The Canadian airline industry received three shocking updates in the past few weeks that are sure to have investors questioning whether an investment in the sector is still a feasible approach. At the forefront of those recent updates is Air Canada (TSX:AC)(TSX:AC.B), Canada’s largest airline, which also happens to be one of the best-performing stocks in the market over the past decade, with impressive gains in excess of 300% in the past five-year period.
So, what exactly shocked the airline sector?
First, there are the ongoing 737 MAX problems. Following two separate crashes, MAX fleets around the world were grounded while a fix for the issue that caused those crashes was implemented and rolled out to airlines around the world. To be clear, this isn’t just an Air Canada issue but rather an issue that continues to impact every airliner on the planet that purchased those 737 models.
In terms of an impact, Air Canada only has 24 of the new MAX aircraft, which works out to about 6% of the total fleet. Despite that relatively small size, the aircraft were situated on a variety of routes across North America, the Caribbean, Hawaii, and even on routes to the U.K. from Atlantic Canada, working out to about 75 flights per day, hauling up to 12,000 passengers.
With the 737 MAX globally grounded, Air Canada was forced to shuffle schedules around and, in many cases, use older, less-efficient aircraft on those routes, which will likely make its way to the next earnings report in the form of increased costs. Air Canada has since suspended its financial guidance because of the grounding.
Adding to those woes is the fact that IATA, the primary trade body for the airline industry, announced today that the 737 MAX is unlikely to return to flight until August at the earliest.
Next, we come to the surprise announcement that Air Canada’s primary competitor, WestJet Airlines (TSX:WJA) will be taken private following a $5 billion deal announced this month. While the direction WestJet will take under its new ownership remains to be seen, the announcement will leave Air Canada as one of the only options for airline-seeking Canadian investors, which leads me to the next point.
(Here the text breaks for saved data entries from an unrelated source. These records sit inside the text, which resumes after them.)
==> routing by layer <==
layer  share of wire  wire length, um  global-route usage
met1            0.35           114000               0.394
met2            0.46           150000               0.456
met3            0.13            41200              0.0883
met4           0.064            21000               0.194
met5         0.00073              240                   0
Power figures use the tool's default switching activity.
--- src/flat_wrapper.sv ---
// flat-port wrapper written by rule: the top's interface ports become plain ports
module minimac3_rxslot_ctrl_flat 
#(
    parameter logic [10:0] MIN_LEN = 11'd64,
    parameter logic [10:0] MAX_LEN = 11'd1518
)
  (sys_clk, sys_rst, enable, rx_ready, rx_done, rx_count_0, rx_count_1, release_en, release_slot, irq, frames_ok, frames_err, proto_err, slot_state_dbg, cpl_cpl_valid, cpl_cpl_slot, cpl_cpl_len, cpl_cpl_err, cpl_cpl_ready);
  minimac3_rxslot_ctrl_if cpl_i ();
  input  logic sys_clk;
  input  logic sys_rst;
  input  logic enable;
  output logic [1:0] rx_ready;
  input  logic [1:0] rx_done;
  input  logic [10:0] rx_count_0;
  input  logic [10:0] rx_count_1;
  input  logic release_en;
  input  logic release_slot;
  output logic irq;
  output logic [15:0] frames_ok;
  output logic [15:0] frames_err;
  output logic proto_err;
  output logic [3:0] slot_state_dbg;
  output wire logic [$bits(cpl_i.cpl_valid)-1:0] cpl_cpl_valid;
  output wire logic [$bits(cpl_i.cpl_slot)-1:0] cpl_cpl_slot;
  output wire logic [$bits(cpl_i.cpl_len)-1:0] cpl_cpl_len;
  output wire logic [$bits(cpl_i.cpl_err)-1:0] cpl_cpl_err;
  input wire logic [$bits(cpl_i.cpl_ready)-1:0] cpl_cpl_ready;
  assign cpl_cpl_valid = cpl_i.cpl_valid;
  assign cpl_cpl_slot = cpl_i.cpl_slot;
  assign cpl_cpl_len = cpl_i.cpl_len;
  assign cpl_cpl_err = cpl_i.cpl_err;
  assign cpl_i.cpl_ready = cpl_cpl_ready;
  minimac3_rxslot_ctrl #(.MIN_LEN(MIN_LEN), .MAX_LEN(MAX_LEN)) u_core (.sys_clk(sys_clk), .sys_rst(sys_rst), .enable(enable), .rx_ready(rx_ready), .rx_done(rx_done), .rx_count_0(rx_count_0), .rx_count_1(rx_count_1), .cpl(cpl_i), .release_en(release_en), .release_slot(release_slot), .irq(irq), .frames_ok(frames_ok), .frames_err(frames_err), .proto_err(proto_err), .slot_state_dbg(slot_state_dbg));
endmodule
## config.mk

```make
export PLATFORM = sky130hd
export DESIGN_NAME = clock_generator
export DESIGN_NICKNAME = d
export VERILOG_FILES = /design/src/rtl/clock_generator.sv
export SDC_FILE = /design/constraint.sdc
export NUM_CORES = 1
export LEC_CHECK = 0
export CAP_MARGIN = 20
export CORE_AREA = 2 2 39 41
export CTS_CLUSTER_SIZE = 28
export DETAILED_ROUTE_END_ITERATION = 12
export DIE_AREA = 0 0 41 43
export PLACE_DENSITY = 0.72
export SLEW_MARGIN = 20
export SYNTH_ARGS = -nofsm -noshare
export SYNTH_HDL_FRONTEND = slang
export SYNTH_SLANG_ARGS = --single-unit
```

## constraint.sdc

```tcl
create_clock -name clk -period 2.4 [get_ports clk]
set_clock_uncertainty 0.05 [all_clocks]
set_input_delay 0.24 -clock clk [delete_from_list [all_inputs] [get_ports clk]]
set_output_delay 0.24 -clock clk [all_outputs]
set_load 0.005 [all_outputs]
```

## src/rtl/clock_generator.sv

```systemverilog
// Programmable 50%-duty clock divider: clk_out half-period is 2^sel clk cycles.
// Optional macro CLKGEN_SEL_SYNC_EN puts sel through a 2-flop synchroniser first.
module clock_generator #(
  parameter logic [2:0] RESET_SEL = 3'd0
) (
  input  logic       clk,
  input  logic       rst_n,
  input  logic [2:0] sel,
  output logic       clk_out
);

  logic [7:0] cnt;
  logic [2:0] asel;
  logic [2:0] sel_use;
  logic [7:0] term;
  logic       at_term;

`ifdef CLKGEN_SEL_SYNC_EN
  logic [2:0] sel_s1;
  logic [2:0] sel_s2;

  always_ff @(posedge clk or negedge rst_n) begin
    if (!rst_n) begin
      sel_s1 <= 3'd0;
      sel_s2 <= 3'd0;
    end else begin
      sel_s1 <= sel;
      sel_s2 <= sel_s1;
    end
  end

  assign sel_use = sel_s2;
`else
  assign sel_use = sel;
`endif

  // Terminal count of the active half-period; at most 127 for asel = 7.
  assign term    = (8'd1 << asel) - 8'd1;
  assign at_term = (cnt == term);

  // asel only reloads on the falling toggle, so a period in flight is never altered.
  always_ff @(posedge clk or negedge rst_n) begin
    if (!rst_n) begin
      cnt     <= 8'd0;
      clk_out <= 1'b0;
      asel    <= RESET_SEL;
    end else if (at_term) begin
      cnt     <= 8'd0;
      clk_out <= ~clk_out;
      if (clk_out) begin
        asel <= sel_use;
      end
    end else begin
      cnt <= cnt + 8'd1;
    end
  end

endmodule

```

==> results of run 1 <==
==> per-stage QoR <==
stage / cell area (µm²) / total power [W] / cells / hold WS (ps) / setup slack [ps]
after global placement: 708.2 / 0.0008310 / 80 / 488.7 / 662.4
after detailed placement: 708.2 / 0.0008414 / 80 / 496.9 / 605.9
after floorplan: 655.6 / 0.0007516 / 62 / -105.6 / 717.5
final: 744.5 / 0.001005 / 84 / 261.3 / 600.4
after CTS: 744.5 / 0.001012 / 84 / 275.4 / 593.3
after global routing: 744.5 / 0.001087 / 84 / 311.9 / 504.2
===== src/rtl/booth_pkg.sv =====
// Shared definitions for the Booth multiplier result path: product and
// display widths plus the state encoding of the binary-to-BCD converter.
package booth_pkg;

    localparam int W_PROD     = 16;
    localparam int BCD_DIGITS = 5;

    typedef enum logic [1:0] {
        IDLE   = 2'd0,
        SHIFT  = 2'd1,
        FINISH = 2'd2
    } bcd_state_t;

endpackage : booth_pkg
One of those other options was Transat AT (TSX:TRZ), the Montreal-based airline that offers both scheduled and charter flights to over 20 countries around the world, which is, coincidentally, the third-largest airline in Canada after Air Canada and WestJet. The reason I say was is because Air Canada announced its own $520 million bid to take over Transat this month. Investors of Air Canada should be salivating over the deal, as it will almost certainly lead to less competition, higher fees, and a larger selection of routes for travelers, not to mention the potential synergies from the deal.
That’s assuming the deal goes through, as announcements that impact the top three airlines in the country is sure to attract the ire of the competition bureau, and what that consolidation means for consumers.
Should you buy?
With the exception of the ongoing problems with the 737-MAX fleet, Air Canada is set to benefit from all of these recent announcements, which should excite investors. Additionally, Air Canada’s first-quarter results announced earlier this month provided the company with several points to boast on to investors, including record-breaking operating revenue of $4.453 billion and well as $6.877 billion in liquidity.
In my opinion, Air Canada remains an excellent long-term pick for investors looking for an airline stock.